DavidWarrenOnline
NEWSPAPER COLUMNS

SUNDAY SPECTATOR
December 24, 2006
Merry Christmas
Christmas, always the easiest column to write, in prospect, seems always the hardest to complete. I think of priests who must generate sermons that give the appearance of being fresh. Their job could be like that of a supermarket manager.

But paradoxically, it is not because one could ever run out of things to say. Rather, the difficulty is in subverting what your audience expects you to say. The difficulty is like that of understanding Christmas carols, repeated from year to year, until the words are lost in the tunes. The thrill of childhood, in a warm Christian home, must consist at least partly of encountering all the paraphernalia of Christmas for the first time. I have my own mother still in the world to remind me of how I responded to my first Christmas tree, with the gifts wrapped all around it. (By wetting myself.)

So it was, in a supermarket of all places, I found myself listening through the slightly rappish intonation of a “cover” on a modern Christmas standard, that I had heard many times without hearing. Even a Buddhist immigrant, fresh off a plane from the mountains of Zanskar, would probably recognize it:

Said the night wind to the little lamb,
"Do you see what I see?
Up inside the sky, little lamb?
Do you see what I see?”
A star, a star, dancing in the night,
With a tail as big as a kite!


The lyrics don’t improve from there -- by the third stanza they have slipped into the wrong kind of neo-socialist maudlin -- but what an excellent start on a genuinely poetic notion, in words of two syllables or fewer.

There is no Christmas without the star of Bethlehem, to say nothing of the crèche. And none without the attempt to regain the simplicity we have fumbled.

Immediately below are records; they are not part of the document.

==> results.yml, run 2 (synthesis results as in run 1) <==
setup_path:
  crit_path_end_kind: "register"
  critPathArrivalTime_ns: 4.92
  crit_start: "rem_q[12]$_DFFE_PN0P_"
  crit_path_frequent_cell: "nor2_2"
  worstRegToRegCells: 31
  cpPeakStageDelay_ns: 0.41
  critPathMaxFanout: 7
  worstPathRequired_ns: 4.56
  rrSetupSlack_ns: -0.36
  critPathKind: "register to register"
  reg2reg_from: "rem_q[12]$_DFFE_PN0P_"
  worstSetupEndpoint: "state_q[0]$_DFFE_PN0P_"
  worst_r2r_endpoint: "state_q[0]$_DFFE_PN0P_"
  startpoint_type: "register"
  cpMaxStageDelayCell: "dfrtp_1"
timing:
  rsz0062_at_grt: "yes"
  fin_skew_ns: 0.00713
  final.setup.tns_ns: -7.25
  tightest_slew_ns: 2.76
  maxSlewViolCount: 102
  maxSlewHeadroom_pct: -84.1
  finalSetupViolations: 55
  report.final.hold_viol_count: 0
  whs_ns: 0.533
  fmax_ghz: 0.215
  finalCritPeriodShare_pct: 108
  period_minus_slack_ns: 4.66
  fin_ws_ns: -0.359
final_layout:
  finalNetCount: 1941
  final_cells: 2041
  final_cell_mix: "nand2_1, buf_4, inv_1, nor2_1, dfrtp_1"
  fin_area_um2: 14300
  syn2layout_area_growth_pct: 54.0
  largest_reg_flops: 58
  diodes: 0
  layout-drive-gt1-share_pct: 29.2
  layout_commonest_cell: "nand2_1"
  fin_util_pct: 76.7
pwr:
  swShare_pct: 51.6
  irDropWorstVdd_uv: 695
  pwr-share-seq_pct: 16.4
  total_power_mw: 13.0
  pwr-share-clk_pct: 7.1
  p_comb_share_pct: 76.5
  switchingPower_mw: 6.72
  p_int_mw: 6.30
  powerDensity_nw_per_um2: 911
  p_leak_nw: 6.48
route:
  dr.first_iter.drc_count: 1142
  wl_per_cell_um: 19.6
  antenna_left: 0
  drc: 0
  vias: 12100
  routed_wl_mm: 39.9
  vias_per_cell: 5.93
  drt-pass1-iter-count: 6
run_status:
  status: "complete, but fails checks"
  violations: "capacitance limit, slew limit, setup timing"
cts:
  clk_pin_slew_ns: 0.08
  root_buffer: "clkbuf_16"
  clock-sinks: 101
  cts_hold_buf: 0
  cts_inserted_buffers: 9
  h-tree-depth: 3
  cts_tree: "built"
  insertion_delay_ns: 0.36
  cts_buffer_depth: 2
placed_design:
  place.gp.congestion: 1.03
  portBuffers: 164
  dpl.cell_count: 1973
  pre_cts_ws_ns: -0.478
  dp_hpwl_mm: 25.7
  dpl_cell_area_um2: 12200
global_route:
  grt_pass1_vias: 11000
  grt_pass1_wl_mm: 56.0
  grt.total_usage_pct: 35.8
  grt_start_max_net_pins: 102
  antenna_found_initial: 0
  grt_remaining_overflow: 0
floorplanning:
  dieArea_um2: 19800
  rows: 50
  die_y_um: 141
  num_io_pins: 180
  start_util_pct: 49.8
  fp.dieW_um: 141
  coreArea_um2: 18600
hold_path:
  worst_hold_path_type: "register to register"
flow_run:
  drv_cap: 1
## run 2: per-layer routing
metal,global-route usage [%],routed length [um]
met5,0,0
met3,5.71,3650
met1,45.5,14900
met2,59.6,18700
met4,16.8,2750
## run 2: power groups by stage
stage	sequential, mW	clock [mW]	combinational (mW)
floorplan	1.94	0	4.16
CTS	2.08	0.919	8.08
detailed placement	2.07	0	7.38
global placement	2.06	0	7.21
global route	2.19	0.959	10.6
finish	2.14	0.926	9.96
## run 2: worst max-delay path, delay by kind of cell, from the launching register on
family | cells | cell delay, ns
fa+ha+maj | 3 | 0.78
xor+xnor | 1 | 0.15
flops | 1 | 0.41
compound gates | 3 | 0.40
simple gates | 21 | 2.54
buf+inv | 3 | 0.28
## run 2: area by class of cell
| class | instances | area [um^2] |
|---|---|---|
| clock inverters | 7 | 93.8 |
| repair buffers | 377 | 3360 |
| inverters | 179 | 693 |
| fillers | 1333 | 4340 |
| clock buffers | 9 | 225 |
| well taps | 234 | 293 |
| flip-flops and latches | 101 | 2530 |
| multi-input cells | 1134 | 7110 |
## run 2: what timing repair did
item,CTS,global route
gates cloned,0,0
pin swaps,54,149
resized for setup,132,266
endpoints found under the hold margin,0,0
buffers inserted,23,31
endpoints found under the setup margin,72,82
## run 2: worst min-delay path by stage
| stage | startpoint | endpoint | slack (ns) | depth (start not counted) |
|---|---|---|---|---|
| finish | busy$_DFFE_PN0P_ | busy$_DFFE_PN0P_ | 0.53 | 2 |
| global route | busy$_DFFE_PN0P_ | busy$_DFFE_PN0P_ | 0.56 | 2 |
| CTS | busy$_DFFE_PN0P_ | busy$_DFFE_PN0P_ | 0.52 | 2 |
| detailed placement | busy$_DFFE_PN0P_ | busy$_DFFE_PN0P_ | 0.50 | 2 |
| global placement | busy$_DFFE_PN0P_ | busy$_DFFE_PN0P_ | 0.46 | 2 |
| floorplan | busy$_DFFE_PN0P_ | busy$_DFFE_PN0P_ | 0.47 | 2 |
`config.mk`:
```
export PLATFORM = sky130hd
export DESIGN_NAME = banked_mem_ctrl
export DESIGN_NICKNAME = d
export VERILOG_FILES = /design/src/rtl/banked_mem_ctrl.sv
export SDC_FILE = /design/constraint.sdc
export NUM_CORES = 1
export LEC_CHECK = 0
export CAP_MARGIN = 10
export CORE_ASPECT_RATIO = 1.1
export CORE_MARGIN = 2
export CORE_UTILIZATION = 35
export CTS_CLUSTER_SIZE = 12
export DETAILED_ROUTE_END_ITERATION = 7
export PLACE_DENSITY = 0.56
export SYNTH_ARGS = -nofsm -noshare
export SYNTH_HDL_FRONTEND = slang
export SYNTH_SLANG_ARGS = --single-unit
```
`constraint.sdc`:
```
create_clock -name clk -period 5.4 [get_ports clk]
set_input_delay 1.08 -clock clk [delete_from_list [all_inputs] [get_ports clk]]
set_output_delay 1.08 -clock clk [all_outputs]
set_load 0.1 [all_outputs]
```
<file path="config.mk">
export PLATFORM = sky130hd
export DESIGN_NAME = alu_seq_core_flat
export DESIGN_NICKNAME = d
export VERILOG_FILES = /design/src/rtl/alu_pkg.sv /design/src/rtl/alu_seq_core_if.sv /design/src/rtl/alu_seq_muldiv.sv /design/src/rtl/alu_seq_core.sv /design/src/flat_wrapper.sv
export SDC_FILE = /design/constraint.sdc
export NUM_CORES = 1
export LEC_CHECK = 0
export ABC_CLOCK_PERIOD_IN_PS = 9750
export BUFFER_PORTS_ARGS = -buffer_cell sky130_fd_sc_hd__buf_2
export CAP_MARGIN = 20
export CELL_PAD_IN_SITES_DETAIL_PLACEMENT = 1
export CELL_PAD_IN_SITES_GLOBAL_PLACEMENT = 1
export CORE_ASPECT_RATIO = 0.75
export CORE_MARGIN = 5
export CORE_UTILIZATION = 43
export CTS_CLUSTER_DIAMETER = 40
export DETAILED_ROUTE_END_ITERATION = 10
export HOLD_SLACK_MARGIN = 0.03
export PLACE_DENSITY = 0.88
export SLEW_MARGIN = 25
export SYNTH_ARGS = -nofsm -noshare
export SYNTH_HDL_FRONTEND = slang
export SYNTH_SLANG_ARGS = --single-unit
</file>
<file path="constraint.sdc">
create_clock -name clk -period 9.75 [get_ports clk]
set_clock_uncertainty 0.05 [all_clocks]
set_input_delay 0.4875 -clock clk [delete_from_list [all_inputs] [get_ports clk]]
set_output_delay 0.4875 -clock clk [all_outputs]
set_load 0.05 [all_outputs]
</file>
<file path="src/rtl/inst_fetch_ctrl_if.sv">
// Fetch-side bus bundle: InstMemory address/data, decode valid/ready handshake
// and branch/jump redirect. The fetch controller uses the master modport.
interface inst_fetch_if #(
  parameter int ADDR_W = 8,
  parameter int DATA_W = 32
);
  logic [ADDR_W-1:0] instAddr;
  logic [DATA_W-1:0] instMem;
  logic [DATA_W-1:0] instOut;
  logic [ADDR_W-1:0] pcOut;
  logic              instValid;
  logic              decReady;
  logic              redirect;
  logic [ADDR_W-1:0] redirectAddr;

  modport master (
    output instAddr,
    input  instMem,
    output instOut,
    output pcOut,
    output instValid,
    input  decReady,
    input  redirect,
    input  redirectAddr
  );

  modport slave (
    input  instAddr,
    output instMem,
    input  instOut,
    input  pcOut,
    input  instValid,
    output decReady,
    output redirect,
    output redirectAddr
  );
endinterface

</file>
<file path="src/rtl/inst_fetch_ctrl.sv">
// Fetch sequencer for a combinational-read instruction memory with a 2-entry buffer.
// Optional accepted-instruction counter enabled by defining FETCH_COUNT_EN.
module inst_fetch_ctrl #(
  parameter int                ADDR_W    = 8,
  parameter int                DATA_W    = 32,
  parameter logic [ADDR_W-1:0] BOOT_ADDR = 8'h00,
  parameter logic [DATA_W-1:0] HALT_WORD = 32'hFFFFFFFF
) (
  input  logic         clk,
  input  logic         rst,
  input  logic         start,
  inst_fetch_if.master bus,
  output logic         busy,
  output logic         done,
  output logic [15:0]  fetchCount
);

  typedef enum logic [1:0] {
    S_IDLE,
    S_FETCH,
    S_DRAIN
  } state_t;

  state_t            r_state;
  state_t            w_state_nxt;
  logic [ADDR_W-1:0] r_pc;
  logic [ADDR_W-1:0] w_pc_nxt;
  logic [DATA_W-1:0] r_buf_inst [2];
  logic [ADDR_W-1:0] r_buf_pc   [2];
  logic              r_head;
  logic              w_head_nxt;
  logic [1:0]        r_count;
  logic [1:0]        w_count_nxt;
  logic              r_done;
  logic              w_done_nxt;

  logic              w_redirect;
  logic              w_pop_req;
  logic              w_pop;
  logic              w_push;
  logic              w_halt;
  logic              w_tail;
  logic              w_valid;
  logic [ADDR_W-1:0] w_redirect_pc;

  // Buffer bookkeeping. A pop request at count 2 frees the slot being written,
  // so a push can land there on the same edge without losing order.
  always_comb begin
    w_redirect    = bus.redirect && (r_state != S_IDLE);
    w_redirect_pc = bus.redirectAddr & ~ADDR_W'(3);
    w_valid       = (r_count != 2'd0);
    w_pop_req     = w_valid && bus.decReady;
    w_pop         = w_pop_req && !w_redirect;
    w_push        = (r_state == S_FETCH) && ((r_count != 2'd2) || w_pop_req) && !w_redirect;
    w_halt        = (bus.instMem == HALT_WORD);
    w_tail        = r_head ^ r_count[0];

    if (w_redirect) begin
      w_count_nxt = 2'd0;
      w_head_nxt  = 1'b0;
    end else begin
      w_count_nxt = r_count + {1'b0, w_push} - {1'b0, w_pop};
      w_head_nxt  = r_head ^ w_pop;
    end
  end

  // NOTE: every next-state signal gets its default first so no path through
  // the case statement leaves one unassigned, which would infer a latch.
  always_comb begin
    w_state_nxt = r_state;
    w_pc_nxt    = r_pc;
    w_done_nxt  = 1'b0;

    if (w_redirect) begin
      w_state_nxt = S_FETCH;
      w_pc_nxt    = w_redirect_pc;
    end else begin
      case (r_state)
        S_IDLE: begin
          if (start) begin
            w_state_nxt = S_FETCH;
            w_pc_nxt    = BOOT_ADDR;
          end
        end
        S_FETCH: begin
          if (w_push) begin
            if (w_halt) begin
              w_state_nxt = S_DRAIN;
            end else begin
              w_pc_nxt = r_pc + ADDR_W'(4);
            end
          end
        end
        S_DRAIN: begin
          if (w_count_nxt == 2'd0) begin
            w_state_nxt = S_IDLE;
            w_done_nxt  = 1'b1;
          end
        end
        default: begin
          w_state_nxt = S_IDLE;
        end
      endcase
    end
  end

  // NOTE: sequential state uses non-blocking assignments so every register
  // samples the pre-edge values computed above, regardless of statement order.
  always_ff @(posedge clk or posedge rst) begin
    if (rst) begin
      r_state <= S_IDLE;
      r_pc    <= BOOT_ADDR;
      r_head  <= 1'b0;
      r_count <= 2'd0;
      r_done  <= 1'b0;
    end else begin
      r_state <= w_state_nxt;
      r_pc    <= w_pc_nxt;
      r_head  <= w_head_nxt;
      r_count <= w_count_nxt;
      r_done  <= w_done_nxt;
    end
  end

  // NOTE: buffer storage is not reset; its contents only reach the outputs
  // while the count says the slot is occupied, so reset-time values never matter.
  always_ff @(posedge clk) begin
    if (w_push) begin
      r_buf_inst[w_tail] <= bus.instMem;
      r_buf_pc[w_tail]   <= r_pc;
    end
  end

  assign bus.instAddr  = r_pc;
  assign bus.instValid = w_valid;
  assign bus.instOut   = w_valid ? r_buf_inst[r_head] : '0;
  assign bus.pcOut     = w_valid ? r_buf_pc[r_head]   : '0;
  assign busy          = (r_state != S_IDLE);
  assign done          = r_done;

`ifdef FETCH_COUNT_EN
  // Counts decode acceptances; a redirect survives it, a new start clears it.
  logic [15:0] r_fetch_count;

  always_ff @(posedge clk or posedge rst) begin
    if (rst) begin
      r_fetch_count <= 16'h0000;
    end else if ((r_state == S_IDLE) && start) begin
      r_fetch_count <= 16'h0000;
    end else if (w_pop) begin
      r_fetch_count <= r_fetch_count + 16'd1;
    end
  end

  assign fetchCount = r_fetch_count;
`else
  assign fetchCount = 16'h0000;
`endif

endmodule

</file>
<file path="src/flat_wrapper.sv">
// flat-port wrapper written by rule: the top's interface ports become plain ports
module inst_fetch_ctrl_flat 
#(
  parameter int                ADDR_W    = 8,
  parameter int                DATA_W    = 32,
  parameter logic [ADDR_W-1:0] BOOT_ADDR = 8'h00,
  parameter logic [DATA_W-1:0] HALT_WORD = 32'hFFFFFFFF
)
  (clk, rst, start, busy, done, fetchCount, bus_instAddr, bus_instMem, bus_instOut, bus_pcOut, bus_instValid, bus_decReady, bus_redirect, bus_redirectAddr);
  inst_fetch_if #(.ADDR_W(ADDR_W), .DATA_W(DATA_W)) bus_i ();
  input  logic clk;
  input  logic rst;
  input  logic start;
  output logic busy;
  output logic done;
  output logic [15:0] fetchCount;
  output wire logic [$bits(bus_i.instAddr)-1:0] bus_instAddr;
  input wire logic [$bits(bus_i.instMem)-1:0] bus_instMem;
  output wire logic [$bits(bus_i.instOut)-1:0] bus_instOut;
  output wire logic [$bits(bus_i.pcOut)-1:0] bus_pcOut;
  output wire logic [$bits(bus_i.instValid)-1:0] bus_instValid;
  input wire logic [$bits(bus_i.decReady)-1:0] bus_decReady;
  input wire logic [$bits(bus_i.redirect)-1:0] bus_redirect;
  input wire logic [$bits(bus_i.redirectAddr)-1:0] bus_redirectAddr;
  assign bus_instAddr = bus_i.instAddr;
  assign bus_i.instMem = bus_instMem;
  assign bus_instOut = bus_i.instOut;
  assign bus_pcOut = bus_i.pcOut;
  assign bus_instValid = bus_i.instValid;
  assign bus_i.decReady = bus_decReady;
  assign bus_i.redirect = bus_redirect;
  assign bus_i.redirectAddr = bus_redirectAddr;
  inst_fetch_ctrl #(.ADDR_W(ADDR_W), .DATA_W(DATA_W), .BOOT_ADDR(BOOT_ADDR), .HALT_WORD(HALT_WORD)) u_core (.clk(clk), .rst(rst), .start(start), .bus(bus_i), .busy(busy), .done(done), .fetchCount(fetchCount));
endmodule
</file>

I had the great honour, this past week, to be passed a little baby in a public bar. It was probably against the law to bring him in there, as it is now against the law to smoke. But the couple whose baby it was, from Germany, were still not fully acquainted with the demands of North American Puritanism, and the staff were all girls -- themselves too busy ogling the baby to get around to evicting him.

“Béla” his name was -- four months old -- this little God-formed shape. He could have played the Christ-child in a Nativity pageant: he did not cry, as most babies do, when you try to give their mothers a break. Not a peep all evening, only giggles of delight at being tossed about and played with. Shining eyes, crossed just between Hogarth and Watteau, reaching for fingers, and then amused when he could not catch them. I had him on my lap for what seemed like hours, and didn't want to part with him. Most of the other guys wanted a turn to hold him! For they suddenly remembered babies of their own.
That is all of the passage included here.